Christopher Singleton (born May 2, 1957) is an American-French basketball journalist and former professional basketball player and coach.

== Career ==
Singleton was born in Brooklyn to a French mother and an American father. His father served in the US Army. Singleton grew up in Europe, before moving to Los Angeles, California, with his family when he was five years of age. He started his collegiate career at Allan Hancock College and then transferred to Montana State University. A 6’4’’ forward, Singleton got his professional career underway with Vendée Challans Basket in France in 1979. He played for the team from 1979 to 1984 and later played for two other French clubs, Reims Champagne Basket and Saint-Quentin Basket-Ball.

In Saint-Quentin, Singleton made the transition to coaching due to problems with his knee.
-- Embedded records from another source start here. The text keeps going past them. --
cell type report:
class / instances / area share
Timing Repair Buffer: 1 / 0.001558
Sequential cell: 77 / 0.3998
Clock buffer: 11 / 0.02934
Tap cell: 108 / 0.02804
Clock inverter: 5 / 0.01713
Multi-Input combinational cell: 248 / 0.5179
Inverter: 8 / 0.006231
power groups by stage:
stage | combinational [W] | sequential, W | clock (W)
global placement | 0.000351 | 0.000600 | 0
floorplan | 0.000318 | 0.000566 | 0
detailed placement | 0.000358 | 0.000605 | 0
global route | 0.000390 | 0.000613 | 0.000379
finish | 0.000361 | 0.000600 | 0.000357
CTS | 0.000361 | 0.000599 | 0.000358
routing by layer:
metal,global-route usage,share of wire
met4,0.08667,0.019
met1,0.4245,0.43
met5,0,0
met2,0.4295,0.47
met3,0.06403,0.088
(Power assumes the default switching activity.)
File: config.mk
export PLATFORM = sky130hd
export DESIGN_NAME = nibble_serial_add_ctrl
export DESIGN_NICKNAME = d
export VERILOG_FILES = /design/src/rtl/nibble_serial_add_ctrl_pkg.sv /design/src/rtl/nibble_serial_add_ctrl_cla.sv /design/src/rtl/nibble_serial_add_ctrl.sv
export SDC_FILE = /design/constraint.sdc
export NUM_CORES = 1
export LEC_CHECK = 0
export BUFFER_PORTS_ARGS = -buffer_cell sky130_fd_sc_hd__buf_2
export CAP_MARGIN = 20
export CELL_PAD_IN_SITES_DETAIL_PLACEMENT = 0
export CELL_PAD_IN_SITES_GLOBAL_PLACEMENT = 1
export CORE_UTILIZATION = 46
export DETAILED_ROUTE_END_ITERATION = 8
export HOLD_SLACK_MARGIN = 0.02
export PLACE_DENSITY = 0.95
export SYNTH_ARGS = -nofsm -noshare
export SYNTH_HDL_FRONTEND = slang
export SYNTH_SLANG_ARGS = --single-unit
export TNS_END_PERCENT = 30
File: constraint.sdc
create_clock -name clk -period 7.6 [get_ports clk]
set_input_delay 0.76 -clock clk [delete_from_list [all_inputs] [get_ports clk]]
set_output_delay 0.76 -clock clk [all_outputs]
set_load 0.005 [all_outputs]
File: src/rtl/nibble_serial_add_ctrl_pkg.sv
// nibble_serial_add_ctrl_pkg: shared states, nibble width and index-width helper
package nibble_serial_add_ctrl_pkg;
  typedef enum logic [1:0] {IDLE = 2'b00, RUN = 2'b01, DONE = 2'b10} state_t;
  localparam int NIBBLE_W = 4;
  function automatic int idx_w(input int n);
    return (n <= 1) ? 1 : $clog2(n);
  endfunction
endpackage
In 1991, he took over the head coaching helm at French N1A side FC Mulhouse Basket, where one of his players was Joe Bryant who had come to Mulhouse with his family including his son Kobe Bryant.
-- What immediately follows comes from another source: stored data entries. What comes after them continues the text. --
## src/rtl/imem_arb_pkg.sv

```systemverilog
// Shared types and constants for the instruction-memory port arbiter.
package imem_arb_pkg;

    typedef enum logic [2:0] {
        ST_IDLE = 3'd0,
        ST_B0   = 3'd1,
        ST_B1   = 3'd2,
        ST_B2   = 3'd3,
        ST_B3   = 3'd4
    } arb_state_e;

    localparam int BYTES_PER_WORD     = 4;
    localparam int STARVE_MAX_DEFAULT = 8;

    // Big-endian byte lane: index 0 is the most significant byte.
    function automatic logic [7:0] word_byte(input logic [31:0] word, input int idx);
        return word[8*(BYTES_PER_WORD-1-idx) +: 8];
    endfunction

endpackage

```

## src/rtl/imem_starve_ctr.sv

```systemverilog
// Saturating starvation counter: counts lost loader arbitrations, raises force_grant at the limit.
module imem_starve_ctr
    import imem_arb_pkg::*;
#(
    parameter int STARVE_MAX = STARVE_MAX_DEFAULT
) (
    input  logic clk,
    input  logic rst_n,
    input  logic inc,
    input  logic clr,
    output logic force_grant
);

    localparam int CW = $clog2(STARVE_MAX + 1);

    logic [CW-1:0] count_r;

    // Count consecutive lost cycles, holding at the limit until cleared.
    always_ff @(posedge clk) begin
        if (!rst_n) begin
            count_r <= '0;
        end else if (clr) begin
            count_r <= '0;
        end else if (inc && (count_r != CW'(STARVE_MAX))) begin
            count_r <= count_r + CW'(1);
        end else begin
            count_r <= count_r;
        end
    end

    assign force_grant = (count_r == CW'(STARVE_MAX));

endmodule

```

## src/rtl/imem_port_arbiter.sv

```systemverilog
// Shares a byte-wide instruction memory between fetch reads and a word loader.
// Optional loader anti-starvation is enabled by defining IMEM_ARB_STARVE_EN.
module imem_port_arbiter
    import imem_arb_pkg::*;
#(
    parameter int ADDR_W     = 32,
    parameter int STARVE_MAX = STARVE_MAX_DEFAULT
) (
    input  logic              clk,
    input  logic              rst_n,
    input  logic              fetch_req,
    input  logic [ADDR_W-1:0] fetch_addr,
    output logic [31:0]       fetch_data,
    output logic              fetch_valid,
    output logic              fetch_stall,
    input  logic              ld_valid,
    output logic              ld_ready,
    input  logic [ADDR_W-1:0] ld_addr,
    input  logic [31:0]       ld_data,
    output logic [ADDR_W-1:0] mem_addr,
    input  logic [31:0]       mem_rdata,
    output logic              mem_we,
    output logic [ADDR_W-1:0] mem_waddr,
    output logic [7:0]        mem_wdata
);

    arb_state_e        state_r;
    logic [ADDR_W-1:0] word_addr_r;
    logic [31:0]       word_data_r;
    logic              we_r;
    logic [ADDR_W-1:0] waddr_r;
    logic [7:0]        wdata_r;
    logic              force_s;

`ifdef IMEM_ARB_STARVE_EN
    logic starve_inc_s;
    logic starve_clr_s;
    logic starve_force_s;

    assign starve_inc_s = rst_n && (state_r == ST_IDLE) && ld_valid && fetch_req && !force_s;
    assign starve_clr_s = !ld_valid || ld_ready;

    imem_starve_ctr #(
        .STARVE_MAX(STARVE_MAX)
    ) u_starve_ctr (
        .clk        (clk),
        .rst_n      (rst_n),
        .inc        (starve_inc_s),
        .clr        (starve_clr_s),
        .force_grant(starve_force_s)
    );

    assign force_s = starve_force_s & ld_valid;
`else
    // Strict fetch priority; STARVE_MAX has no effect in this build.
    assign force_s = 1'b0 & (STARVE_MAX == 0);
`endif

    assign mem_addr   = fetch_addr;
    assign fetch_data = mem_rdata;

    // Writes are suppressed immediately while reset is held so an aborted word stops cleanly.
    assign mem_we    = we_r & rst_n;
    assign mem_waddr = rst_n ? waddr_r : '0;
    assign mem_wdata = rst_n ? wdata_r : 8'h00;

    // Fetch/loader grant and stall decode from the current state.
    always_comb begin
        fetch_valid = 1'b0;
        fetch_stall = 1'b0;
        ld_ready    = 1'b0;
        if (!rst_n) begin
            fetch_valid = 1'b0;
        end else begin
            case (state_r)
                ST_IDLE: begin
                    fetch_valid = fetch_req & ~force_s;
                    fetch_stall = force_s;
                    ld_ready    = ld_valid & (~fetch_req | force_s);
                end
                ST_B0, ST_B1, ST_B2, ST_B3: fetch_stall = 1'b1;
                default: fetch_stall = 1'b1;
            endcase
        end
    end

    // Write sequencer: latch the word on accept, then emit four bytes MSB first.
    always_ff @(posedge clk) begin
        if (!rst_n) begin
            state_r     <= ST_IDLE;
            word_addr_r <= '0;
            word_data_r <= 32'h0000_0000;
            we_r        <= 1'b0;
            waddr_r     <= '0;
            wdata_r     <= 8'h00;
        end else begin
            case (state_r)
                ST_IDLE: begin
                    if (ld_ready) begin
                        state_r     <= ST_B0;
                        word_addr_r <= ld_addr;
                        word_data_r <= ld_data;
                        we_r        <= 1'b1;
                        waddr_r     <= ld_addr;
                        wdata_r     <= word_byte(ld_data, 0);
                    end else begin
                        we_r <= 1'b0;
                    end
                end
                ST_B0: begin
                    state_r <= ST_B1;
                    waddr_r <= word_addr_r + ADDR_W'(1);
                    wdata_r <= word_byte(word_data_r, 1);
                end
                ST_B1: begin
                    state_r <= ST_B2;
                    waddr_r <= word_addr_r + ADDR_W'(2);
                    wdata_r <= word_byte(word_data_r, 2);
                end
                ST_B2: begin
                    state_r <= ST_B3;
                    waddr_r <= word_addr_r + ADDR_W'(3);
                    wdata_r <= word_byte(word_data_r, 3);
                end
                ST_B3: begin
                    state_r <= ST_IDLE;
                    we_r    <= 1'b0;
                end
                default: begin
                    state_r <= ST_IDLE;
                    we_r    <= 1'b0;
                end
            endcase
        end
    end

endmodule
```

## config.mk

```make
export PLATFORM = sky130hd
export DESIGN_NAME = imem_port_arbiter
export DESIGN_NICKNAME = d
export VERILOG_FILES = /design/src/rtl/imem_arb_pkg.sv /design/src/rtl/imem_starve_ctr.sv /design/src/rtl/imem_port_arbiter.sv
export SDC_FILE = /design/constraint.sdc
export NUM_CORES = 1
export LEC_CHECK = 0
export BUFFER_PORTS_ARGS = -buffer_cell sky130_fd_sc_hd__buf_2
export CAP_MARGIN = 15
export CORE_MARGIN = 2
export CORE_UTILIZATION = 45
export CTS_BUF_LIST = sky130_fd_sc_hd__clkbuf_4
export CTS_CLUSTER_SIZE = 25
export DETAILED_ROUTE_END_ITERATION = 12
export PLACE_DENSITY = 0.74
export SLEW_MARGIN = 40
export SYNTH_ARGS = -nofsm -noshare
export SYNTH_HDL_FRONTEND = slang
export SYNTH_SLANG_ARGS = --single-unit
```

## constraint.sdc

```tcl
create_clock -name clk -period 3 [get_ports clk]
set_input_delay 0.45 -clock clk [delete_from_list [all_inputs] [get_ports clk]]
set_output_delay 0.45 -clock clk [all_outputs]
set_load 0.1 [all_outputs]
```

* Word-level counts from Yosys, hierarchy flattened *
Cells that the tools add are included.

storage, ports and cells
  input port bits = 132
  register bits = 100
  logic and storage cells = 37

cells by class
  bitwise logic cells = 3
  reductions and logical operators = 5
  equality and inequality tests = 4
  muxes and demuxes = 16
  add/subtract/negate cells = 3

operators by type and width
  cell                   number
  $pmux 32 s4            1
  $add 32x2->32 const B  2
  $mux 32                2
  $add 32x1->32 const B  1
  $pmux 8 s4             1
  $mux 8                 2
  $pmux 3 s4             1
  $mux 1                 7
  $eq 3x2->1 const B     2
  $reduce_and 2->1       2
  $reduce_bool 4->1      1
  $eq 3x1->1 const B     1
  $logic_not 3->1        1
  $mux 3                 1
  $reduce_or 3->1        1
  $and 1x1->1            2
  $ne 2x2->1 const B     1
  $pmux 1 s2             1
  $not 1->1              1

* Longest topological paths before layout *
  depth in word-level cells = 6
  depth in mapped cells = 12

* Worst setup path after synthesis *
Ideal clock, no wire load.

  path kind = in2out
  start point = in rst_n
  end point = out fetch_stall
  path slack = 0.105 ns
  arrival = 2.445 ns
  data required time = 2.550 ns
  buffers on the path = 3
  stages on the path = 4
  cells stage by stage = buf_2 clkbuf_1 clkbuf_1 nor2b_1

on the way
  longest elaborated chain between the ends = 1

RTL lines
  what         RTL line                 RTL
  from (decl)  imem_port_arbiter.sv:10  input logic rst_n,
  $mux 1       imem_port_arbiter.sv:72  if (!rst_n) begin
  to (decl)    imem_port_arbiter.sv:15  output logic fetch_stall,

No other way between the ends.

* Worst setup path after layout *
  start point = reg state_r[2]
  end point = out ld_ready

on the way
  longest elaborated chain between the ends = 3

RTL lines
  what                    RTL line                  RTL
  from (decl)             imem_port_arbiter.sv:27   arb_state_e state_r;
  from (signal assigned)  imem_port_arbiter.sv:90   state_r <= ST_IDLE;
  from (signal assigned)  imem_port_arbiter.sv:100  state_r <= ST_B0;
  from (signal assigned)  imem_port_arbiter.sv:111  state_r <= ST_B1;
  $logic_not 3->1         imem_port_arbiter.sv:75   case (state_r)
  $mux 1                  imem_port_arbiter.sv:75
  $mux 1                  imem_port_arbiter.sv:72
  to (decl)               imem_port_arbiter.sv:17   output logic ld_ready,

No other way between the ends.

==> metrics.csv <==
metric;value;unit
standard-cell rows;44;
largest net degree at the start of global routing;77;
Placement Cell Area;0.00680;mm^2
skew final;0.0250;ns
crit start category;flop;
post-synthesis cell area;0.00676;mm^2
hold slack;0.185;ns
Hold Vio Cnt, Final;0;
Max-Cap Viols;0;
outcome;complete, no violations;
Netlist cell types;68;
Setup Buffers After CTS;0;
DRT Pass-1 Iters;5;
FILL cells;1495;
Tcrit/Tclk final;0.848;
min-delay worst type;in -> reg;
DR iter-0 viols;452;
Resized cells post-CTS;0;
Hold Buf Count CTS;0;
Reg clk slew, reported paths;0.16;ns
DRT Wirelength;18.8;mm
Max Freq;0.393;GHz
core box area;0.0146;mm^2
Cells after DPL;1038;
RSZ-0062 raised after global routing;false;
drt wl/cell;17.9;um
DRC violations left;0;
Worst EP required;2.55;ns
crit end category;output pin;
worst-skew pair later-pin latency;0.50;ns
DIE WIDTH;127;um
post-route ant nets;0;
static leakage;0.00264;uW
syn_area_per_cell;7.81;um^2
GP Congestion;0.977;
Async SR Flop Fraction;0;
Num CTS Buffers;9;
vias in the first global route;5878;
Multi-input gate area;0.00378;mm^2
relative slew slack;0.549;
synthesis-to-finish area growth;3.13;%
Seq/Total Area, Yosys;0.296;
nets;1000;
root buffer cell;clkbuf_4;
PD cells;598;mW/mm^2
vias per inst;5.91;
sequential cell area;0.00200;mm^2
ant diodes;0;
synthesized netlist cell count;866;
DR vias;6233;
warnings from Yosys;0;
initial antenna violation count;0;
clock period minus worst slack;2.54;ns
total gr overflow;0;
slew of the pin with the lowest slew margin;0.671;ns
Post-synth EDFFs;0;
Final setup viols;0;
layout cells sized above 1;0.203;
fin area;0.00697;mm^2
IO Pins;240;
Synth Register Bits;100;
port bufs;111;
final total power;4170;uW
top_reg_cell synth;dfxtp_1;
fin cells;1054;
Setup TNS;0;ns
Detail Placement HPWL;13.0;mm
Peak VDD IR;365;uV
Tot GR Track Use;0.233;
die height;127;um
CTS tree;built;
CTS Sinks;100;
Die ar.;0.0160;mm^2
largest buffer count on any clock path;2;
Max Slew Vio Count;0;
CP arrival;2.09;ns
first-pass GRT wire length;30.5;mm
crit path max fanout;19;
Starting Density;0.463;
Mapped Nets;1001;
H-tree Lvls;3;
WS Path Type;reg -> out;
Singleton later served as head coach of French LNB ProA teams Jeanne d'Arc Dijon Bourgogne (1992/93 and 1997 to 2001) and Paris Basket Racing (1993 to 1997). In 1993, he won the French League Cup (Coupe de la Ligue) with Dijon. During his tenure at ALM Évreux Basket (January 2002 to January 2004) in France's second-tier, Singleton coached Saša Dončić, father of Luka Dončić.

In January 2004, Singleton took over as coach at the LNB ProA side Besançon Basket Comté Doubs. Following relegation later that year, he coached the team in the second division. He then served as head coach of third division club Denek Bat Bayonne Urcuit, taking over during the 2006/07 season and staying until 2011. From January 2012 to January 2023, Singleton coached at ASA Sceaux: He first coached the men's team and then guided the women's team to promotion to the third-tier division in France, Nationale 1 féminine.

In 2012, Singleton was hired as a commentator and analyst by Bein Sports. Since then, he has been covering NBA, NCAA and LNB ProA games.